┌─ DATA FOR PROCESSING

[config.mk]
export PLATFORM = sky130hd
export DESIGN_NAME = prga_fifo_rr_arbiter
export DESIGN_NICKNAME = d
export VERILOG_FILES = /design/src/rtl/prga_fifo_rr_arbiter_pkg.sv /design/src/rtl/prga_fifo_rr_arbiter_pick.sv /design/src/rtl/prga_fifo_rr_arbiter.sv
export SDC_FILE = /design/constraint.sdc
export NUM_CORES = 1
export LEC_CHECK = 0
export BUFFER_PORTS_ARGS = -buffer_cell sky130_fd_sc_hd__buf_2
export CAP_MARGIN = 10
export CORE_MARGIN = 2
export CORE_UTILIZATION = 55
export CTS_CLUSTER_SIZE = 28
export DETAILED_ROUTE_END_ITERATION = 10
export PLACE_DENSITY = 0.87
export SYNTH_ARGS = -nofsm -noshare
export SYNTH_HDL_FRONTEND = slang
export SYNTH_SLANG_ARGS = --single-unit
[constraint.sdc]
create_clock -name clk -period 7.59 [get_ports clk]
set_input_delay 0.3795 -clock clk [delete_from_list [all_inputs] [get_ports clk]]
set_output_delay 0.3795 -clock clk [all_outputs]
set_load 0.05 [all_outputs]
[src/rtl/prga_fifo_rr_arbiter_pkg.sv]
// Shared types and elaboration helpers for the prga FIFO round-robin arbiter family.
package prga_fifo_rr_arbiter_pkg;

  typedef enum logic {
    ST_UNLOCKED = 1'b0,
    ST_LOCKED   = 1'b1
  } arb_state_e;

  function automatic int clog2(input int n);
    int r;
    r = 0;
    for (int i = 0; i < 31; i++) begin
      if ((1 << i) < n) r = i + 1;
    end
    return r;
  endfunction

  // Index width that never collapses to zero bits.
  function automatic int idx_w(input int n);
    return (n < 2) ? 1 : clog2(n);
  endfunction

endpackage

[src/rtl/prga_fifo_rr_arbiter_pick.sv]
// Combinational rotating-priority picker: first set request at or after base, modulo N.
module prga_rr_pick
  import prga_fifo_rr_arbiter_pkg::*;
#(
  parameter int N = 4,
  localparam int IW = idx_w(N)
) (
  input  logic [N-1:0]  req_i,
  input  logic [IW-1:0] base_i,
  output logic          valid_o,
  output logic [IW-1:0] idx_o
);

  // Doubled request vector so a scan from base never has to wrap explicitly.
  logic [2*N-2:0] dbl;
  logic [IW:0]    off;
  logic [IW:0]    sum;

  always_comb begin
    dbl     = {req_i[N-2:0], req_i};
    off     = '0;
    sum     = '0;
    valid_o = |req_i;
    for (int k = N - 1; k >= 0; k--) begin
      if (dbl[int'(base_i) + k]) off = (IW + 1)'(k);
    end
    sum = {1'b0, base_i} + off;
    if (sum >= (IW + 1)'(N)) sum = sum - (IW + 1)'(N);
    idx_o = sum[IW-1:0];
  end

endmodule

[src/rtl/prga_fifo_rr_arbiter.sv]
// Merges NUM_SRC lookahead FIFO read ports into one FIFO write port, round-robin with bounded bursts.
module prga_fifo_rr_arbiter
  import prga_fifo_rr_arbiter_pkg::*;
#(
  parameter int NUM_SRC    = 4,
  parameter int DATA_WIDTH = 8,
  parameter int MAX_BURST  = 4,
  localparam int IW = idx_w(NUM_SRC)
) (
  input  logic                          clk,
  input  logic                          rst,
  input  logic [NUM_SRC-1:0]            src_en,
  input  logic [NUM_SRC-1:0]            src_empty,
  output logic [NUM_SRC-1:0]            src_rd,
  input  logic [NUM_SRC*DATA_WIDTH-1:0] src_dout,
  input  logic                          full,
  output logic                          wr,
  output logic [DATA_WIDTH-1:0]         din,
  output logic [IW-1:0]                 grant_id
);

  localparam int CW = idx_w(MAX_BURST + 1);

  arb_state_e    state_q, state_d;
  logic [IW-1:0] ptr_q, ptr_d;
  logic [IW-1:0] grant_q, grant_d;
  logic [CW-1:0] cnt_q, cnt_d;

  logic [NUM_SRC-1:0]    eligible;
  logic                  lock_hit;
  logic                  pick_valid;
  logic [IW-1:0]         pick_idx;
  logic                  sel_valid;
  logic [IW-1:0]         sel;
  logic                  xfer;
  logic [DATA_WIDTH-1:0] head;
  logic [CW-1:0]         cnt_inc;

  function automatic logic [IW-1:0] wrap_inc(input logic [IW-1:0] v);
    return (v == IW'(NUM_SRC - 1)) ? '0 : v + 1'b1;
  endfunction

  assign eligible = src_en & ~src_empty;
  assign lock_hit = (state_q == ST_LOCKED) && eligible[grant_q];

  prga_rr_pick #(
    .N (NUM_SRC)
  ) u_pick (
    .req_i   (eligible),
    .base_i  (ptr_q),
    .valid_o (pick_valid),
    .idx_o   (pick_idx)
  );

  assign sel       = lock_hit ? grant_q : pick_idx;
  assign sel_valid = lock_hit | pick_valid;

  // Handshake: a word moves exactly when a source is selected (valid) and the
  // downstream FIFO is not full (ready); the pop and the push share that cycle.
  assign xfer    = sel_valid && !full && !rst;
  assign cnt_inc = cnt_q + 1'b1;

  always_comb begin
    head   = '0;
    src_rd = '0;
    for (int i = 0; i < NUM_SRC; i++) begin
      if (sel == IW'(i)) begin
        head      = src_dout[i*DATA_WIDTH +: DATA_WIDTH];
        src_rd[i] = xfer;
      end
    end
  end

  assign wr       = xfer;
  assign din      = xfer ? head : '0;
  assign grant_id = rst ? '0 : (xfer ? sel : grant_q);

  always_comb begin
    state_d = state_q;
    ptr_d   = ptr_q;
    grant_d = grant_q;
    cnt_d   = cnt_q;
    // A held lock is released as soon as its source stops being eligible, even when stalled.
    if (state_q == ST_LOCKED && !lock_hit) begin
      state_d = ST_UNLOCKED;
      ptr_d   = wrap_inc(grant_q);
      cnt_d   = '0;
    end
    if (xfer) begin
      if (lock_hit) begin
        cnt_d = cnt_inc;
        if (cnt_inc == CW'(MAX_BURST)) begin
          state_d = ST_UNLOCKED;
          ptr_d   = wrap_inc(grant_q);
          cnt_d   = '0;
        end
      end else begin
        grant_d = sel;
        cnt_d   = CW'(1);
        if (MAX_BURST == 1) begin
          state_d = ST_UNLOCKED;
          ptr_d   = wrap_inc(sel);
        end else begin
          state_d = ST_LOCKED;
        end
      end
    end
  end

  always_ff @(posedge clk) begin
    if (rst) begin
      state_q <= ST_UNLOCKED;
      ptr_q   <= '0;
      grant_q <= '0;
      cnt_q   <= '0;
    end else begin
      state_q <= state_d;
      ptr_q   <= ptr_d;
      grant_q <= grant_d;
      cnt_q   <= cnt_d;
    end
  end

endmodule

* After elaboration in Yosys (flattened, before gate mapping)
Cells that the tools add are included.
Word-level totals: register bits after elaboration 8, bits in latches 0, bits in writable memories 0, memory bits (read-only) 0, input port bits 43, output and inout port bits 15, word-level logic and storage cells 80, memories kept 0
Operators by class: add/subtract/negate cells 7, $mul 0, div/mod/pow operators 0, order comparisons 6, equal/unequal tests 5, shifts and indexed selects 0, muxes and demuxes 43, bitwise operators 4, reductions and logical operators 11
Operator list (number):
- $lt 32x5->1 const B | 3
- $mux 8 | 5
- $mux 2 | 13
- $mux 1 | 16
- $mux 3 | 4
- $bmux 1 s3 | 3
- $add 2x2->3 const B | 2
- $eq 2x2->1 const B | 3
- $and 4x4->4 | 1
- $bmux 1 s2 | 2
- $logic_and 1x1->1 | 4
- $lt 2x4->1 const B | 1
- $not 4->4 | 1
- $reduce_or 4->1 | 1
- $add 2x1->3 const B | 1
- $add 2x2->3 | 1
- $add 3x1->3 const B | 1
- $eq 3x3->1 const B | 1
- $ge 3x3->1 const B | 1
- $logic_not 1->1 | 3
- $lt 2x3->1 const B | 1
- $add 2x1->2 const B | 1
- $eq 2x1->1 const B | 1
- $logic_not 2->1 | 1
- other kinds (5) | 5

* Logic depth before layout (Yosys ltp)
Gate-level depths: netlist of the first run.
word-level depth 19, depth in mapped cells 13, gate-level depth less buffers 12

* By module
From an unflattened synthesis of the first run, not the netlist that was laid out.
Second synthesis, totals: cells, all modules 146, area, all modules 1197.4 um^2
By module, submodules not included:
- prga_fifo_rr_arbiter | instances 1, cells each 120, area an instance 962.2 um^2, sequential area each 160.2 um^2
- prga_rr_pick | instances 1, cells each 26, area an instance 235.2 um^2, sequential area each 0.0 um^2

* Least setup slack after synthesis of the first run
OpenSTA, ideal clock, no wires.
path type register to output, start register ptr_q[0], end output port din[3], arrival 4647 ps, required time 7210 ps, setup slack 2563 ps, cell stages (with the launch flop) 14, cell sequence dfxtp_1 -> ha_1 -> or3b_1 -> mux4_2 -> nor2_1 -> a21oi_1 -> o32ai_1 -> ha_1 -> o31ai_1 -> clkbuf_1 -> nand3_1 -> nand3_1 -> mux2i_1 -> nor4bb_1
Between the ends: word-level cells in the longest chain between the ends 18, elaborated cells between the ends (all ways) 32, those cells by class add/sub (5); order compare (1); eq/ne (3); mux (22); reduce/logical (1)
Ends and longest elaborated chain:
- start, declared | RTL line prga_fifo_rr_arbiter.sv:25 | logic [IW-1:0] ptr_q, ptr_d;
- start signal, assigned | RTL line prga_fifo_rr_arbiter.sv:118 | ptr_q <= ptr_d;
- $add 2x2->3 | RTL line prga_fifo_rr_arbiter_pick.sv:25 | if (dbl[int'(base_i) + k]) off = (IW + 1)'(k);
- $bmux 1 s3 | RTL line prga_fifo_rr_arbiter_pick.sv:25
- $mux 1 (implied by the code) (2 in a row) | RTL line prga_fifo_rr_arbiter_pick.sv:25
- $mux 2 (4 in a row) | RTL line prga_fifo_rr_arbiter_pick.sv:25
- $add 2x2->3 (*) | RTL line prga_fifo_rr_arbiter_pick.sv:27 | sum = {1'b0, base_i} + off;
- $ge 3x3->1 / $sub 2x1->2 (equally long branches) | RTL line prga_fifo_rr_arbiter_pick.sv:28 | if (sum >= (IW + 1)'(N)) sum = sum - (IW + 1)'(N);
- $mux 2 (*) | RTL line prga_fifo_rr_arbiter_pick.sv:28
- $mux 2 (*) | RTL line prga_fifo_rr_arbiter.sv:55 | assign sel = lock_hit ? grant_q : pick_idx;
- $logic_not 2->1 | RTL line prga_fifo_rr_arbiter.sv:67 | if (sel == IW'(i)) begin
- $mux 8 (3 in a row) | RTL line prga_fifo_rr_arbiter.sv:67
- $mux 8 (*) | RTL line prga_fifo_rr_arbiter.sv:67
- $mux 8 (*) | RTL line prga_fifo_rr_arbiter.sv:75 | assign din = xfer ? head : '0;
- end, declared | RTL line prga_fifo_rr_arbiter.sv:18 | output logic [DATA_WIDTH-1:0] din,
Mark *: on every way between the ends. The rest lies on a longest branch, timed or not. The select of a mux whose other input is x is not followed.

* Worst setup path in the final report of the first run
start register ptr_q[0], end output port din[4]
The elaborated chain is that of the path after synthesis.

└─

[ACTIVITY]
Gather all lines from the records above in which "eligible" appears.

[OUTPUT FOR THIS TASK]
  logic [NUM_SRC-1:0]    eligible;
  assign eligible = src_en & ~src_empty;
  assign lock_hit = (state_q == ST_LOCKED) && eligible[grant_q];
    .req_i   (eligible),
    // A held lock is released as soon as its source stops being eligible, even when stalled.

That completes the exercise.